The scent of the garden is almost intoxicating at present, particularly as the warm weather continues. Wild honeysuckle in the hedge outside the back door immediately assaults the senses and its various cultivated cousins around the garden add to this battery; Rambling Rector is still giving me a thrill every time I look at him, and the thousands of flowers pour down an aromatic torrent of deliciousness when I walk beneath him. A friend described him this week as looking like a bridal bower – a bit ungentlemanly, but very appropriate. The updated rose garden is really beginning to come together and do the job it was meant to do, particularly now Blush Noisette has come onboard for this season and added to the fragrance of Zephérine Drouhin. The tiny lavender plug plants planted at the base of the roses are now establishing well and can only enhance the aromatic effect further.
Our day out yesterday and the continuing sunshine meant that the soft fruit had been ignored for a couple of days and was therefore a high priority, as I had noted when I closed the greenhouse and watered the tomatoes last night. The cherries (‘Stella’) have had a real boost since I last looked at them so was able to pick a small batch, the first for two years; being a little tinker and sampling the first one demonstrated that another day or two might actually have enhanced the sweetness a little more, but other than that how exciting is a bowl of shiny red cherries picked from your own garden?! Another half pound of raspberries brought the total to over two pounds so far and the larger loganberries are also now ripening so easily produced a generous pound from the first picking.
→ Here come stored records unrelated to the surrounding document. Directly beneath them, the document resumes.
`config.mk`:
```
export PLATFORM = sky130hd
export DESIGN_NAME = uart_rx
export DESIGN_NICKNAME = d
export VERILOG_FILES = /design/src/rtl/uart_pkg.sv /design/src/rtl/uart_sync_2ff.sv /design/src/rtl/uart_rx.sv
export SDC_FILE = /design/constraint.sdc
export NUM_CORES = 1
export LEC_CHECK = 0
export CORE_ASPECT_RATIO = 1.25
export CORE_UTILIZATION = 40
export DETAILED_ROUTE_END_ITERATION = 16
export GPL_ROUTABILITY_DRIVEN = 0
export HOLD_SLACK_MARGIN = 0.06
export SLEW_MARGIN = 20
export SYNTH_ARGS = -nofsm -noshare
export SYNTH_HDL_FRONTEND = slang
export SYNTH_SLANG_ARGS = --single-unit
```
`constraint.sdc`:
```
create_clock -name clk -period 2.2 [get_ports clk]
set_input_delay 0.44 -clock clk [delete_from_list [all_inputs] [get_ports clk]]
set_output_delay 0.44 -clock clk [all_outputs]
set_load 0.05 [all_outputs]
```
File: src/rtl/alu_seq_pkg.sv
// Shared types and constants for the ALU instruction sequencer.
// Instruction layout, FSM states and default sizing live here.
package alu_seq_pkg;

   localparam int DATA_W_DEF = 8;
   localparam int NREGS_DEF  = 4;
   localparam int INSTR_W    = 20;
   localparam int REG_AW     = 2;
   localparam int OPC_W      = 4;

   localparam int OPC_MSB    = 19;
   localparam int OPC_LSB    = 16;
   localparam int DST_MSB    = 15;
   localparam int DST_LSB    = 14;
   localparam int SRCA_MSB   = 13;
   localparam int SRCA_LSB   = 12;
   localparam int SRCB_MSB   = 11;
   localparam int SRCB_LSB   = 10;
   localparam int IMMSEL_BIT = 9;
   localparam int LOAD_BIT   = 8;
   localparam int IMM_MSB    = 7;
   localparam int IMM_LSB    = 0;

   typedef enum logic [1:0] {
      IDLE = 2'd0,
      EXEC = 2'd1,
      CAPT = 2'd2
   } seq_state_e;

   typedef struct packed {
      logic [OPC_W-1:0]  opcode;
      logic [REG_AW-1:0] dst;
      logic [REG_AW-1:0] src_a;
      logic [REG_AW-1:0] src_b;
      logic              imm_sel;
      logic              load;
      logic [7:0]        imm;
   } instr_t;

   function automatic instr_t decode(input logic [INSTR_W-1:0] raw);
      instr_t d;
      d.opcode  = raw[OPC_MSB:OPC_LSB];
      d.dst     = raw[DST_MSB:DST_LSB];
      d.src_a   = raw[SRCA_MSB:SRCA_LSB];
      d.src_b   = raw[SRCB_MSB:SRCB_LSB];
      d.imm_sel = raw[IMMSEL_BIT];
      d.load    = raw[LOAD_BIT];
      d.imm     = raw[IMM_MSB:IMM_LSB];
      return d;
   endfunction

endpackage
Pickings in the small veg beds, however, have so far been sparse. Although the peas and broad beans have grown well I have realised two things today – if I am going to grow them
1) it makes sense to grow as much as I can in the space
2) I need to continue watering when it is dry even when the nearest water butt is emptyAdmittedly I was unsure at what point to pick them, and although the broad beans are young and tender the short row I have grown is neither here nor there and the same goes for the peas, but they particularly seem to have felt the effect of the dryness with some of what were healthy pods looking a little papery on the outside. There will be a little more to come, but I certainly need to reassess the contents of the veg beds if I going to grow some veg semi-seriously which is what I decided last year. Indeed one bed has only been used as a repository for young plants waiting to be planted out, as I didn’t get round to planting leeks and onions this year. Hey ho!